A photo of Pfizer's logo.
Credit: Shutterstock
Pfizer is ending early-stage neuroscience R&D, cutting 300 jobs.

Pfizer says it will end its preclinical and Phase I and II development efforts in neuroscience, notably eliminating programs in Alzheimer’s and Parkinson’s disease. The move, which will result in the loss of 300 jobs at Pfizer, was made to reallocate R&D spending to areas of research where the company says it has “strong scientific leadership.”

Meanwhile, Shire says it will split neuroscience development into a research unit separate from its core business in rare disease, citing the need for “additional focus and investment” in both areas. One industry watcher noted that the company may be making the move to prepare the unit for a sale or spin-off.

As of last May, Pfizer listed six neuroscience drugs in Phase I trials—including projects in schizophrenia, cognitive disorders, and intracerebral hemorrhage—and two Phase II projects in Parkinson’s and epilepsy.

Pfizer, like other major drug companies, has struggled in the neuroscience field. The company had recruited renowned Harvard neuroscientist Ole Isacson to head research in the area in 2016, but Isacson left the company last May. Eli Lilly & Co. suffered a major setback in 2016 with the failure of its experimental Alzheimer’s drug solenezumab in a large clinical trial.

Other companies continue to invest. Biogen says it is pushing ahead in dementia and movement-related disorders. In fact, the company lured away Pfizer’s chief scientific officer for neuroscience, Michael Ehlers, in 2016. He was joined by another top Pfizer neuroscience researcher, Annabelle Villalobos, last year.

Meanwhile, academic research is advancing.

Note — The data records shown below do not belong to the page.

`src/rtl/fetch_stage.sv`:
```
// fetch_stage: instruction-fetch stage of the five-stage MIPS core.
// Holds the PC, drives the instruction-memory word address and owns the
// IF/ID pipeline register feeding the decoder.
//
// Configuration macro: DELAY_SLOT_EN
//   defined   - the delay-slot instruction after a redirect executes
//   undefined - the delay-slot instruction is annulled (instr_d <= 0)
//
// Ports:
//   clk          in   rising-edge clock
//   reset        in   synchronous, active-high
//   stall        in   freeze PC and IF/ID this cycle
//   redirect     in   control-flow change taken this cycle
//   redirect_pc  in   redirect target, bits [1:0] ignored
//   imem_addr    out  word index into instruction memory
//   imem_rdata   in   instruction word at imem_addr (combinational read)
//   pc_f         out  current fetch PC
//   instr_d      out  IF/ID instruction
//   pc_d         out  PC of instr_d
//   pc8_d        out  pc_d + 8, jal link value
module fetch_stage #(
    parameter logic [31:0] PC_RESET = 32'h0000_3000,
    parameter int unsigned ADDR_W   = 10
) (
    input  logic              clk,
    input  logic              reset,
    input  logic              stall,
    input  logic              redirect,
    input  logic [31:0]       redirect_pc,
    output logic [ADDR_W-1:0] imem_addr,
    input  logic [31:0]       imem_rdata,
    output logic [31:0]       pc_f,
    output logic [31:0]       instr_d,
    output logic [31:0]       pc_d,
    output logic [31:0]       pc8_d
);

    localparam int unsigned XLEN = 32;

    logic [XLEN-1:0] pc_f_q,    pc_f_d;
    logic [XLEN-1:0] instr_d_q, instr_d_d;
    logic [XLEN-1:0] pc_d_q,    pc_d_d;
    logic [XLEN-1:0] pc8_d_q,   pc8_d_d;

    logic [XLEN-1:0] pc_plus4;
    logic [XLEN-1:0] pc_plus8;
    logic [XLEN-1:0] pc_off;
    logic [XLEN-1:0] redirect_aligned;

    // Modulo-2^32 sequential and link addresses.
    assign pc_plus4         = pc_f_q + XLEN'(4);
    assign pc_plus8         = pc_f_q + XLEN'(8);
    assign redirect_aligned = redirect_pc & ~XLEN'(3);

    // Word offset from the memory base; out-of-window PCs wrap naturally.
    assign pc_off    = pc_f_q - PC_RESET;
    assign imem_addr = ADDR_W'(pc_off >> 2);

    // Next-state selection: stall > redirect > sequential (reset in the register).
    always_comb begin
        pc_f_d    = pc_f_q;
        instr_d_d = instr_d_q;
        pc_d_d    = pc_d_q;
        pc8_d_d   = pc8_d_q;
        if (!stall) begin
            pc_d_d    = pc_f_q;
            pc8_d_d   = pc_plus8;
            instr_d_d = imem_rdata;
            if (redirect) begin
                pc_f_d = redirect_aligned;
`ifndef DELAY_SLOT_EN
                // Annul the delay slot: a zero word decodes as a NOP.
                instr_d_d = '0;
`endif
            end else begin
                pc_f_d = pc_plus4;
            end
        end
    end

    // PC and IF/ID registers.
    always_ff @(posedge clk) begin
        if (reset) begin
            pc_f_q    <= PC_RESET;
            instr_d_q <= '0;
            pc_d_q    <= '0;
            pc8_d_q   <= '0;
        end else begin
            pc_f_q    <= pc_f_d;
            instr_d_q <= instr_d_d;
            pc_d_q    <= pc_d_d;
            pc8_d_q   <= pc8_d_d;
        end
    end

    assign pc_f    = pc_f_q;
    assign instr_d = instr_d_q;
    assign pc_d    = pc_d_q;
    assign pc8_d   = pc8_d_q;

endmodule

```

The Vanderbilt Center for Neuroscience Drug Discovery received FDA approval in late 2016 to bring an Alzheimer’s candidate into the clinic without an industry partner. Last week, Vanderbilt signed licensing and research agreements with Lundbeck, the Danish drug company, under which Lundbeck will have exclusive rights to compounds developed by the Vanderbilt center for the treatment of schizophrenia.

“When any pharma company exits a therapeutic area, it’s kind of sad,” says John LaMattina, former head of research at Pfizer and now a nonexecutive director at PureTech, noting that scientists lose jobs and patients are no closer to receiving much-needed new therapies. “Having said that, it’s hard to argue against Pfizer getting out of Alzheimer’s,” he says, calling the disease, “probably the biggest challenge we face.”

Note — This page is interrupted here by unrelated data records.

==> src/rtl/board_frame_ctrl.sv <==
// board_frame_ctrl: 640x480 raster timing generator plus the hand-off of the
// brick board from the game logic to the playing-screen renderer.
// Optional feature macro BOARD_DBUF_EN: when defined, offered boards are
// parked in a pending register and only published to the renderer at the
// last active pixel of a frame. Without it, boards pass straight through.
`ifndef BRICK_LEN
`define BRICK_LEN 3
`endif
`ifndef BOARD_SIZE
`define BOARD_SIZE (`BRICK_LEN*40)
`endif

module board_frame_ctrl #(
  parameter int BW       = `BOARD_SIZE,
  parameter int H_TOTAL  = 800,
  parameter int V_TOTAL  = 525,
  parameter int H_ACTIVE = 640,
  parameter int H_FP     = 16,
  parameter int H_SYNC   = 96,
  parameter int V_ACTIVE = 480,
  parameter int V_FP     = 10,
  parameter int V_SYNC   = 2
) (
  input  logic          clk,
  input  logic          rst_n,
  input  logic          pix_en,
  input  logic          upd_valid,
  input  logic [BW-1:0] upd_board,
  output logic          upd_ready,
  output logic [BW-1:0] board_disp,
  output logic [9:0]    x_cnt,
  output logic [9:0]    y_cnt,
  output logic          hsync,
  output logic          vsync,
  output logic          video_on,
  output logic          commit,
  output logic          frame_start
);

  localparam logic [9:0] LP_H_MAX   = 10'(H_TOTAL - 1);
  localparam logic [9:0] LP_V_MAX   = 10'(V_TOTAL - 1);
  localparam logic [9:0] LP_H_ACT   = 10'(H_ACTIVE);
  localparam logic [9:0] LP_V_ACT   = 10'(V_ACTIVE);
  localparam logic [9:0] LP_HS_BEG  = 10'(H_ACTIVE + H_FP);
  localparam logic [9:0] LP_HS_END  = 10'(H_ACTIVE + H_FP + H_SYNC - 1);
  localparam logic [9:0] LP_VS_BEG  = 10'(V_ACTIVE + V_FP);
  localparam logic [9:0] LP_VS_END  = 10'(V_ACTIVE + V_FP + V_SYNC - 1);

  logic [9:0]    r_x;
  logic [9:0]    r_y;
  logic [9:0]    w_x_nxt;
  logic [9:0]    w_y_nxt;
  logic          r_hsync;
  logic          r_vsync;
  logic          r_video_on;
  logic          r_frame_start;
  logic [BW-1:0] r_board_disp;
  logic          r_commit;
  logic          r_upd_ready;
  logic          w_xfer;

  assign x_cnt       = r_x;
  assign y_cnt       = r_y;
  assign hsync       = r_hsync;
  assign vsync       = r_vsync;
  assign video_on    = r_video_on;
  assign frame_start = r_frame_start;
  assign board_disp  = r_board_disp;
  assign commit      = r_commit;
  assign upd_ready   = r_upd_ready;

  // A handshake completes on any clock edge, regardless of pix_en.
  assign w_xfer = upd_valid && r_upd_ready;

  // Next raster position: advance one pixel per pix_en tick, wrapping lines and frames.
  always_comb begin
    w_x_nxt = r_x;
    w_y_nxt = r_y;
    if (pix_en) begin
      if (r_x == LP_H_MAX) begin
        w_x_nxt = 10'd0;
        if (r_y == LP_V_MAX) begin
          w_y_nxt = 10'd0;
        end else begin
          w_y_nxt = r_y + 10'd1;
        end
      end else begin
        w_x_nxt = r_x + 10'd1;
        w_y_nxt = r_y;
      end
    end else begin
      w_x_nxt = r_x;
      w_y_nxt = r_y;
    end
  end

  // Counters and sync/blanking flags; the flags decode the next position so they line up with the counters.
  always_ff @(posedge clk or negedge rst_n) begin
    if (!rst_n) begin
      r_x           <= 10'd0;
      r_y           <= 10'd0;
      r_hsync       <= 1'b1;
      r_vsync       <= 1'b1;
      r_video_on    <= 1'b0;
      r_frame_start <= 1'b0;
    end else begin
      r_x           <= w_x_nxt;
      r_y           <= w_y_nxt;
      r_hsync       <= !((w_x_nxt >= LP_HS_BEG) && (w_x_nxt <= LP_HS_END));
      r_vsync       <= !((w_y_nxt >= LP_VS_BEG) && (w_y_nxt <= LP_VS_END));
      r_video_on    <= (w_x_nxt < LP_H_ACT) && (w_y_nxt < LP_V_ACT);
      r_frame_start <= pix_en && (w_x_nxt == 10'd0) && (w_y_nxt == 10'd0);
    end
  end

`ifdef BOARD_DBUF_EN

  localparam logic [9:0] LP_H_LAST = 10'(H_ACTIVE - 1);
  localparam logic [9:0] LP_V_LAST = 10'(V_ACTIVE - 1);

  typedef enum logic [0:0] {
    ST_EMPTY = 1'b0,
    ST_HELD  = 1'b1
  } pend_state_t;

  pend_state_t   r_state;
  pend_state_t   w_state_nxt;
  logic [BW-1:0] r_pending;
  logic          w_commit_pt;
  logic          w_commit;

  // Last active pixel of the frame: loading here keeps the visible area stable.
  assign w_commit_pt = pix_en && (r_x == LP_H_LAST) && (r_y == LP_V_LAST);

  // Pending-slot state register.
  always_ff @(posedge clk or negedge rst_n) begin
    if (!rst_n) begin
      r_state <= ST_EMPTY;
    end else begin
      r_state <= w_state_nxt;
    end
  end

  // Pending-slot transitions: fill on a handshake, drain at the commit point.
  always_comb begin
    w_state_nxt = r_state;
    w_commit    = 1'b0;
    case (r_state)
      ST_EMPTY: begin
        if (w_xfer) begin
          w_state_nxt = ST_HELD;
        end else begin
          w_state_nxt = ST_EMPTY;
        end
      end
      ST_HELD: begin
        if (w_commit_pt) begin
          w_state_nxt = ST_EMPTY;
          w_commit    = 1'b1;
        end else begin
          w_state_nxt = ST_HELD;
        end
      end
      default: begin
        w_state_nxt = ST_EMPTY;
        w_commit    = 1'b0;
      end
    endcase
  end

  // Capture offers into the pending slot and publish it at the commit point; ready follows the next state.
  always_ff @(posedge clk or negedge rst_n) begin
    if (!rst_n) begin
      r_pending    <= '0;
      r_board_disp <= '0;
      r_commit     <= 1'b0;
      r_upd_ready  <= 1'b0;
    end else begin
      if (w_xfer) begin
        r_pending <= upd_board;
      end
      if (w_commit) begin
        r_board_disp <= r_pending;
      end
      r_commit    <= w_commit;
      r_upd_ready <= (w_state_nxt == ST_EMPTY);
    end
  end

`else

  // Pass-through: every accepted board is shown immediately and announced with a commit pulse.
  always_ff @(posedge clk or negedge rst_n) begin
    if (!rst_n) begin
      r_board_disp <= '0;
      r_commit     <= 1'b0;
      r_upd_ready  <= 1'b0;
    end else begin
      if (w_xfer) begin
        r_board_disp <= upd_board;
      end
      r_commit    <= w_xfer;
      r_upd_ready <= 1'b1;
    end
  end

`endif

endmodule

LaMattina notes that companies must recruit patients at early stages of the disease and work with them for years. “It costs hundreds of millions of dollars for one compound,” he says. Those dollars, he adds, may be more effective in areas such as oncology, pain, and rare disease, where Pfizer has made greater progress.

Pfizer says it will continue to support late-stage development programs involving tanezumab, a monoclonal antibody for chronic pain that received fast track designation from FDA last year; Lyrica, its fibromyalgia and muscle pain therapy; and for rare neuromuscular disease and neurology studies.

The company also says it will establish a dedicated neuroscience venture fund. LaMattina opines that such a fund may be a vehicle for the company to bring later stage-research back into its labs.